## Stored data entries
-- Opening Marker --

File: src/timer_pkg.sv
// Package with register map, field layout and reset values for the interval timer
//
// Behaviour
// A 16-bit down-counter is decremented by one once every n clock cycles, n set by the prescale.
// The 8-bit prescale setting holds n-1, so a stored k steps the counter once every k+1 cycles.
// When the down-counter reaches zero a timer interrupt request is raised.
// When the down-counter reaches zero it is reloaded from the 16-bit period setting.
// The timer interrupt is individually maskable and reaches the processor only when its mask bit is set.
// The prescaler is a cycle counter restarting from the stored scale value at each expiry, one step per expiry.
`default_nettype none
package timer_pkg;
  localparam int ADDR_W = 4;
  localparam logic [ADDR_W-1:0] OFF_COUNT = 4'h0;
  localparam logic [ADDR_W-1:0] OFF_SCALE = 4'h4;
  localparam logic [ADDR_W-1:0] OFF_PERIOD = 4'h8;
  localparam logic [ADDR_W-1:0] OFF_CTRL = 4'hc;
  localparam int CNT_W = 16;
  localparam int SCL_W = 8;
  localparam int CTRL_EN_BIT = 0;
  localparam int CTRL_MASK_BIT = 1;
  localparam int CTRL_STAT_BIT = 2;
  localparam logic [CNT_W-1:0] COUNT_RST = 16'h0000;
  localparam logic [SCL_W-1:0] SCALE_RST = 8'h00;
  localparam logic [CNT_W-1:0] PERIOD_RST = 16'h0000;
  localparam logic [1:0] RESP_OKAY = 2'h0;
  localparam logic [1:0] RESP_SLVERR = 2'h2;

  typedef struct packed {
    logic [CNT_W-1:0] value;
    logic wr;
  } cnt_load_t;
endpackage
`default_nettype wire

File: src/prescaler.sv
// Prescaler producing one step pulse every scale+1 cycles
`default_nettype none
module prescaler
  import timer_pkg::*;
(
  input wire logic core_clk,
  input wire logic rst_b,
  input wire logic run,
  input wire logic [SCL_W-1:0] scale,
  output logic step
);
  logic [SCL_W-1:0] pre_r;

  assign step = run && (pre_r == '0);

  always_ff @(posedge core_clk or negedge rst_b) begin
    if (!rst_b) begin
      pre_r <= SCALE_RST;
    end else if (!run) begin
      pre_r <= scale;
    end else if (pre_r == '0) begin
      pre_r <= scale;
    end else begin
      pre_r <= pre_r - 8'h01;
    end
  end
endmodule
`default_nettype wire

File: src/interval_timer.sv
// Interval timer with AXI4-Lite register slave and masked interrupt
//
// The placing of the registers and the AXI4-Lite interface to the registers were left to the implementer.
`default_nettype none
module interval_timer
  import timer_pkg::*;
(
  input wire logic core_clk,
  input wire logic rst_b,
  input wire logic [ADDR_W-1:0] s_axi_awaddr,
  input wire logic s_axi_awvalid,
  output logic s_axi_awready,
  input wire logic [31:0] s_axi_wdata,
  input wire logic [3:0] s_axi_wstrb,
  input wire logic s_axi_wvalid,
  output logic s_axi_wready,
  output logic [1:0] s_axi_bresp,
  output logic s_axi_bvalid,
  input wire logic s_axi_bready,
  input wire logic [ADDR_W-1:0] s_axi_araddr,
  input wire logic s_axi_arvalid,
  output logic s_axi_arready,
  output logic [31:0] s_axi_rdata,
  output logic [1:0] s_axi_rresp,
  output logic s_axi_rvalid,
  input wire logic s_axi_rready,
  output logic timer_irq
);
  logic [CNT_W-1:0] count_r;
  logic [SCL_W-1:0] scale_r;
  logic [CNT_W-1:0] period_r;
  logic en_r;
  logic mask_r;
  logic stat_r;
  logic aw_held_r;
  logic w_held_r;
  logic [ADDR_W-1:0] awaddr_r;
  logic [31:0] wdata_r;
  logic [3:0] wstrb_r;
  logic step;
  logic wr_go;
  logic rd_go;
  logic zero_evt;
  logic stat_rd;
  logic wr_ok;
  logic [1:0] wr_resp_nxt;
  logic sel_count;
  logic sel_scale;
  logic sel_period;
  logic sel_ctrl;
  logic [31:0] rd_data_nxt;
  logic [1:0] rd_resp_nxt;
  cnt_load_t sw_load;

  prescaler u_pre (
    .core_clk(core_clk),
    .rst_b(rst_b),
    .run(en_r),
    .scale(scale_r),
    .step(step)
  );

  // Write channel: address and data taken in either order, both held until the response
  assign s_axi_awready = !aw_held_r && !s_axi_bvalid;
  assign s_axi_wready = !w_held_r && !s_axi_bvalid;
  assign wr_go = aw_held_r && w_held_r && !s_axi_bvalid;

  always_ff @(posedge core_clk or negedge rst_b) begin
    if (!rst_b) begin
      aw_held_r <= 1'b0;
      awaddr_r <= '0;
    end else if (s_axi_awvalid && s_axi_awready) begin
      aw_held_r <= 1'b1;
      awaddr_r <= s_axi_awaddr;
    end else if (wr_go) begin
      aw_held_r <= 1'b0;
    end
  end

  always_ff @(posedge core_clk or negedge rst_b) begin
    if (!rst_b) begin
      w_held_r <= 1'b0;
      wdata_r <= '0;
      wstrb_r <= '0;
    end else if (s_axi_wvalid && s_axi_wready) begin
      w_held_r <= 1'b1;
      wdata_r <= s_axi_wdata;
      wstrb_r <= s_axi_wstrb;
    end else if (wr_go) begin
      w_held_r <= 1'b0;
    end
  end

  // Register selects for the held write; an unaligned address selects nothing
  assign wr_ok = (awaddr_r[1:0] == 2'h0);
  assign sel_count = wr_go && (awaddr_r == OFF_COUNT);
  assign sel_scale = wr_go && (awaddr_r == OFF_SCALE);
  assign sel_period = wr_go && (awaddr_r == OFF_PERIOD);
  assign sel_ctrl = wr_go && (awaddr_r == OFF_CTRL);
  assign wr_resp_nxt = wr_ok ? RESP_OKAY : RESP_SLVERR;

  always_ff @(posedge core_clk or negedge rst_b) begin
    if (!rst_b) begin
      s_axi_bvalid <= 1'b0;
      s_axi_bresp <= RESP_OKAY;
    end else if (wr_go) begin
      s_axi_bvalid <= 1'b1;
      s_axi_bresp <= wr_resp_nxt;
    end else if (s_axi_bready) begin
      s_axi_bvalid <= 1'b0;
    end
  end

  always_ff @(posedge core_clk or negedge rst_b) begin
    if (!rst_b) begin
      scale_r <= SCALE_RST;
    end else if (sel_scale && wstrb_r[0]) begin
      scale_r <= wdata_r[SCL_W-1:0];
    end
  end

  always_ff @(posedge core_clk or negedge rst_b) begin
    if (!rst_b) begin
      period_r <= PERIOD_RST;
    end else if (sel_period) begin
      if (wstrb_r[0]) begin
        period_r[7:0] <= wdata_r[7:0];
      end
      if (wstrb_r[1]) begin
        period_r[15:8] <= wdata_r[15:8];
      end
    end
  end

  always_ff @(posedge core_clk or negedge rst_b) begin
    if (!rst_b) begin
      en_r <= 1'b0;
      mask_r <= 1'b0;
    end else if (sel_ctrl && wstrb_r[0]) begin
      en_r <= wdata_r[CTRL_EN_BIT];
      mask_r <= wdata_r[CTRL_MASK_BIT];
    end
  end

  // Software write into the live count; lanes left out keep the running value
  always_comb begin
    sw_load.wr = sel_count && (wstrb_r[1:0] != 2'h0);
    sw_load.value = count_r;
    if (wstrb_r[0]) begin
      sw_load.value[7:0] = wdata_r[7:0];
    end
    if (wstrb_r[1]) begin
      sw_load.value[15:8] = wdata_r[15:8];
    end
  end

  // A step that finds the count at zero reloads instead of wrapping
  assign zero_evt = step && (count_r == '0);

  always_ff @(posedge core_clk or negedge rst_b) begin
    if (!rst_b) begin
      count_r <= COUNT_RST;
    end else if (sw_load.wr) begin
      count_r <= sw_load.value;
    end else if (zero_evt) begin
      count_r <= period_r;
    end else if (step) begin
      count_r <= count_r - 16'h0001;
    end
  end

  // Read channel
  assign s_axi_arready = !s_axi_rvalid;
  assign rd_go = s_axi_arvalid && s_axi_arready;
  assign stat_rd = rd_go && (s_axi_araddr == OFF_CTRL);

  // Read data are chosen from the presented address and registered on acceptance
  always_comb begin
    rd_data_nxt = '0;
    rd_resp_nxt = RESP_OKAY;
    unique case (s_axi_araddr)
      OFF_COUNT: rd_data_nxt[CNT_W-1:0] = count_r;
      OFF_SCALE: rd_data_nxt[SCL_W-1:0] = scale_r;
      OFF_PERIOD: rd_data_nxt[CNT_W-1:0] = period_r;
      OFF_CTRL: begin
        rd_data_nxt[CTRL_EN_BIT] = en_r;
        rd_data_nxt[CTRL_MASK_BIT] = mask_r;
        rd_data_nxt[CTRL_STAT_BIT] = stat_r;
      end
      default: rd_resp_nxt = RESP_SLVERR;
    endcase
  end

  always_ff @(posedge core_clk or negedge rst_b) begin
    if (!rst_b) begin
      s_axi_rvalid <= 1'b0;
      s_axi_rdata <= '0;
      s_axi_rresp <= RESP_OKAY;
    end else if (rd_go) begin
      s_axi_rvalid <= 1'b1;
      s_axi_rdata <= rd_data_nxt;
      s_axi_rresp <= rd_resp_nxt;
    end else if (s_axi_rready) begin
      s_axi_rvalid <= 1'b0;
    end
  end

  // Sticky status: a new event wins over the clear-on-read
  always_ff @(posedge core_clk or negedge rst_b) begin
    if (!rst_b) begin
      stat_r <= 1'b0;
    end else if (zero_evt) begin
      stat_r <= 1'b1;
    end else if (stat_rd) begin
      stat_r <= 1'b0;
    end
  end

  assign timer_irq = stat_r && mask_r;
endmodule
`default_nettype wire

File: config.mk
export PLATFORM = sky130hd
export DESIGN_NAME = interval_timer
export DESIGN_NICKNAME = d
export VERILOG_FILES = /design/src/timer_pkg.sv /design/src/prescaler.sv /design/src/interval_timer.sv
export SDC_FILE = /design/constraint.sdc
export NUM_CORES = 1
export LEC_CHECK = 0
export BUFFER_PORTS_ARGS = -buffer_cell sky130_fd_sc_hd__buf_4
export CORE_ASPECT_RATIO = 0.75
export CORE_UTILIZATION = 55
export CTS_BUF_LIST = sky130_fd_sc_hd__clkbuf_8 sky130_fd_sc_hd__clkbuf_16
export DETAILED_ROUTE_END_ITERATION = 16
export HOLD_SLACK_MARGIN = 0.02
export PLACE_DENSITY = 0.84
export SYNTH_ARGS = -nofsm -noshare
export SYNTH_HDL_FRONTEND = slang
export SYNTH_HIERARCHICAL = 1
export SYNTH_SLANG_ARGS = --single-unit
File: constraint.sdc
create_clock -name core_clk -period 3.6 [get_ports core_clk]
set_clock_uncertainty 0.2 [all_clocks]
set_input_delay 0.72 -clock core_clk [delete_from_list [all_inputs] [get_ports core_clk]]
set_output_delay 0.72 -clock core_clk [all_outputs]
set_load 0.02 [all_outputs]
Word level (Yosys, flattened, before mapping)
Index checks and enable logic that the tools add are counted.
{"block": "totals", "reg_bits": 97, "output_inout_bits": 42, "wordCells": 89, "inputBits": 51}
{"block": "classes", "n_mux": 21, "n_addsub": 2, "reduce_logical": 39, "eq_ne": 8}
{"operator": "$mux 16", "count": 3}
{"operator": "$mux 8", "count": 4}
{"operator": "$logic_and 1x1->1", "count": 18}
{"operator": "$eq 4x4->1 const B", "count": 4}
{"operator": "$logic_not 16->1", "count": 1}
{"operator": "$pmux 8 s2", "count": 1}
{"operator": "$sub 16x1->16 const B", "count": 1}
{"operator": "$pmux 5 s3", "count": 1}
{"operator": "$pmux 3 s4", "count": 1}
{"operator": "$reduce_bool 2->1", "count": 6}
{"operator": "$mux 1", "count": 9}
{"operator": "$eq 4x3->1 const B", "count": 2}
{"operator": "$logic_not 4->1", "count": 2}
{"operator": "$logic_not 8->1", "count": 1}
{"operator": "$reduce_and 2->1", "count": 4}
{"operator": "$sub 8x1->8 const B", "count": 1}
{"operator": "$logic_not 1->1", "count": 4}
{"operator": "$mux 2", "count": 2}
{"operator": "$ne 2x2->1 const B", "count": 2}
{"operator": "$reduce_or 4->1", "count": 1}
{"operator": "$reduce_bool 3->1", "count": 1}
{"operator": "$logic_not 2->1", "count": 1}

Longest topological paths before layout
{"block": "logic_depth", "ltp_word": 6, "depth_mapped": 9, "depth_no_buf": 8}

Hierarchy
Netlist, hierarchy kept.
{"module": "interval_timer", "area_per_inst_um2": 4270.3, "seq_area_each_um2": 2177.1, "cells_per_inst": 370, "instances": 1}
{"module": "prescaler", "area_per_inst_um2": 464.2, "seq_area_each_um2": 200.2, "cells_per_inst": 49, "instances": 1}

Least setup slack after synthesis
Ideal clock, no wire load.
{"block": "synth_path", "kind": "register to register", "from": "register u_pre.pre_r[0]", "to": "register count_r[4]", "required_ps": 3263, "path_stages_with_launch": 10, "arrival_time_ps": 2622, "n_path_buf": 1, "slack_ps": 642, "synth_period_minus_slack_ps": 2958, "path_cell_list": "dfrtp_1 -> inv_1 -> ha_1 -> or3b_4 -> nor4b_1 -> nand2_2 -> or2_4 -> buf_6 -> o22ai_1 -> a21oi_1"}
{"block": "synth_between", "elab_chain_cells": 5}
{"element": "start: declaration", "line": "prescaler.sv:12", "rtl": "logic [SCL_W-1:0] pre_r;"}
{"element": "start signal: assignment", "line": "prescaler.sv:20", "rtl": "pre_r <= scale;"}
{"element": "start signal: assignment", "line": "prescaler.sv:22", "rtl": "pre_r <= scale;"}
{"element": "start signal: assignment", "line": "prescaler.sv:24", "rtl": "pre_r <= pre_r - 8'h01;"}
{"element": "$logic_not 8->1 *", "line": "prescaler.sv:14", "rtl": "assign step = run && (pre_r == '0);"}
{"element": "$logic_and 1x1->1 *", "line": "prescaler.sv:14"}
{"element": "via step", "line": "interval_timer.sv:40", "rtl": "logic step;"}
{"element": "$logic_and 1x1->1", "line": "interval_timer.sv:158", "rtl": "assign zero_evt = step && (count_r == '0);"}
{"element": "$reduce_bool 3->1 (no source line) / $mux 16 (equally long branches)"}
{"element": "$reduce_and 2->1 (no source line) / $mux 16 (equally long branches)"}
{"element": "end signal: assignment", "line": "interval_timer.sv:164", "rtl": "count_r <= sw_load.value;"}
{"element": "end signal: assignment", "line": "interval_timer.sv:166", "rtl": "count_r <= period_r;"}
{"element": "end signal: assignment", "line": "interval_timer.sv:168", "rtl": "count_r <= count_r - 16'h0001;"}
{"element": "end: declaration", "line": "interval_timer.sv:29", "rtl": "logic [CNT_W-1:0] count_r;"}
Mark *: on every way through the listed nets, which the timed path passes. The rest lies on a longest branch.
A chain may end at the register's enable or synchronous reset.

Final worst setup path
{"block": "layout_path", "from": "register u_pre.pre_r[0]", "to": "register count_r[15]"}
Same word-level chain as after synthesis.

==> impl_metrics.py <==
metrics = {
    "power_and_ir_drop": {
        "cellLeakagePower_nw": 2.45,
        "irDropWorstVdd_uv": 461,
        "p_per_area_nw_per_um2": 778,
    },
    "detailed_routing": {
        "drcViolationCount": 0,
        "wl_met1_mm": 4.94,
        "num_vias": 3578,
        "dr.max_layer_used": "met4",
        "wl_mm": 10.6,
        "wire_per_inst_um": 18.0,
        "wl_met3_um": 800,
        "drt-pass1-iter-count": 5,
        "met2_length_mm": 4.75,
        "viasPerCell": 6.06,
        "postRouteAntennaNets": 0,
        "drt_iter0_drc": 320,
    },
    "place": {
        "numPortBuffers": 56,
        "place_congestion": 0.889,
        "hpwlAfterDp_mm": 7.63,
        "placed_area_sq_um": 5210,
    },
    "final_layout": {
        "regArea_sq_um": 2380,
        "drive_above_1_share_pct": 31.3,
        "nNetsFinal": 534,
        "area_delta_synth_final_pct": 16.5,
        "diodes": 0,
        "final_area_sq_um": 5520,
        "final_common_cell": "dfrtp_1",
        "multi_input_area_sq_um": 2190,
        "mostFrequentLayoutCells": "95 x dfrtp_1, 63 x buf_4, 47 x mux2_2",
        "fillCellCount": 612,
    },
    "floorplan": {
        "die-area_sq_um": 8990,
        "rows": 28,
        "coreArea_sq_um": 8130,
        "ioPinCount": 93,
        "fp.dieH_um": 82.4,
        "initial_utilization_pct": 58.3,
        "dieWidth_um": 109,
    },
    "synthesis": {
        "syn_area_per_cell_sq_um": 11.3,
        "yosys_warnings": 6,
        "netlist_top_cells_area": "dfrtp_1 50%, mux2_2 11%, o21ai_0 3.2%",
        "synthArstFlopShare_pct": 100,
        "synth_cells": 419,
        "yosysTopAreaCellShare_pct": 50.2,
        "yosysSeqAreaShare_pct": 50.2,
        "synth-seq-cells": 95,
        "synth-edff-count": 0,
        "synth_area_leader_cell": "dfrtp_1",
        "syn_area_sq_um": 4730,
        "synth_ff_type": "dfrtp_1",
        "synth_cell_types": 70,
    },
    "clock_tree": {
        "clockRootBuffer": "clkbuf_16",
        "postCtsSetupBuffers": 0,
        "clockBufferDepth": 2,
        "cts_tree": "built",
        "cts_buffers": 9,
        "cts.clk_slew.worst_paths_ps": 70,
        "ctsResizeCount": 0,
        "clock_sinks": 95,
        "h-tree-depth": 3,
        "clk_latency_ps": 350,
        "cts-hold-fix-buffers": 0,
    },
    "worst_setup_path": {
        "r2r_start": "u_pre/pre_r[0]$_DFF_PN0_",
        "crit_path_start": "u_pre/pre_r[0]$_DFF_PN0_",
        "arrival_ps": 2930,
        "start_kind": "register",
        "worstSetupEndpointType": "register",
        "critPathKind": "reg -> reg",
        "crit_required_ps": 3680,
        "critPathMaxFanout": 12,
    },
    "sta": {
        "worst_pin_slew_ps": 854,
        "fin_crit_ps": 2840,
        "rsz0062_at_grt": "false",
        "hold_viol_final": 0,
        "fmax_mhz": 352,
        "setup_tns_ps": 0,
        "finalSetupViolations": 0,
        "slew_headroom_pct": 43.0,
        "timing.final.crit_share_pct": 79.0,
        "slew_viol_final": 0,
    },
    "global_route": {
        "grt_pass1_vias": 3339,
        "track_usage_pct": 25.5,
        "grt_pass1_wl_mm": 17.0,
        "antenna_found_initial": 0,
        "grt.overflow.total": 0,
        "grt_max_degree": 58,
    },
    "run": {
        "max-cap-violations": 0,
    },
    "min_path": {
        "holdCritPathClass": "in -> async",
    },
    "run_status": {
        "outcome": "completed",
    },
}
[path summary, 6_finish.rpt]
check / endpoint / slack, ps / cells past startpoint
setup / recovery: count_r[15]$_DFFE_PN0P_ / 760 / 9
hold reg to reg: s_axi_rdata[10]$_DFFE_PN0P_ / 280 / 2
max in group asynchronous: count_r[4]$_DFFE_PN0P_ / 2220 / 2
setup reg to reg: count_r[15]$_DFFE_PN0P_ / 760 / 9
min in group core_clk: s_axi_rdata[10]$_DFFE_PN0P_ / 280 / 2
hold / removal: s_axi_rdata[3]$_DFFE_PN0P_ / 210 / 1
[critical path, stage by stage (launching register included)]
cell and delay, ps:
dfrtp_1 410, inv_1 90, ha_1 160, or3b_4 410, nor4b_1 310, buf_4 210, nand2_2 140, or2_4 390
a311oi_1 300, a221o_1 150
[power breakdown]
part	leakage [nW]	internal, mW	switching, mW	total [mW]
sequential	1.20	1.46	0.478	1.94
clock	0.149	0.561	0.414	0.975
combinational	1.10	0.676	0.697	1.37
[synthesized netlist by cell type (3+ instances only)]
master    number
buf_4         18
mux2i_1        6
dfrtp_1       95
o21ai_0       30
a21oi_1       13
nand4_1        3
ha_1           3
and2_1         4
nor4_1         4
xor2_1         5
mux2_2        47
nand2_1       30
nor3_1        10
o22ai_1       12
mux4_2         3
nor2_1        25
inv_1         10
nand3_1       10
xnor2_1        9
a22o_1         8
clkbuf_1       7
a22oi_1        8
[logic make-up (layout without fill, tap and decap cells)]
family	after synthesis	after routing	share of synthesized area, %
other	1	18	0.0792
AND/OR/NAND/NOR	113	113	13.2
AO/OA/AOI/OAI	97	97	14.2
flip-flops	95	95	50.2
multiplexers	56	56	13.9
XOR/XNOR	14	14	2.59
buffers and inverters	40	89	4.97
adder cells (fa/ha/maj)	3	3	0.793
[layer usage]
layer / global-route usage [%] / up-vias
met3: 6.36 / 12
met1: 37.0 / 1790
met4: 6.62 / 0
met5: 0 / -
met2: 38.1 / 160
li1: - / 1616
[final cells by class]
type | count | share of cell area [%]
inverter | 10 | 0.680
tap | 105 | 2.38
timing repair buffer | 63 | 8.57
sequential | 95 | 43.1
clock inverter | 6 | 1.25
multi-input combinational | 301 | 39.7
clock buffer | 10 | 4.33
[sequential cells by signal, indices dropped and copies added, names as in the netlist]
name and cells:
scale_r 8, stat_r 1, u_pre/pre_r 8, s_axi_rvalid 1, mask_r 1, s_axi_rresp 1
en_r 1, w_held_r 1, s_axi_bvalid 1, s_axi_rdata 16, count_r 16, wdata_r 16
wstrb_r 2, s_axi_bresp 1, period_r 16, awaddr_r 4, aw_held_r 1
[metrics by stage]
stage / instances / hold WS [ps] / utilization (%) / setup WS, ps / power [mW]
4_1_cts: 590 / 249 / 67.9 / 768 / 4.28
2_1_floorplan: 436 / 224 / - / 642 / 2.86
5_1_grt: 590 / 276 / 67.9 / 615 / 4.53
6_report: 590 / 214 / 67.9 / 757 / 4.29
3_3_place_gp: 574 / 262 / 64.1 / 882 / 3.21
3_5_place_dp: 574 / 273 / 64.1 / 806 / 3.30
(Power assumes the default switching activity.)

-- Closing Marker --

## Task statement
Would you please return all lines of the data that include the word "sequential"?

## Answer to this task
sequential	1.20	1.46	0.478	1.94
sequential | 95 | 43.1
[sequential cells by signal, indices dropped and copies added, names as in the netlist]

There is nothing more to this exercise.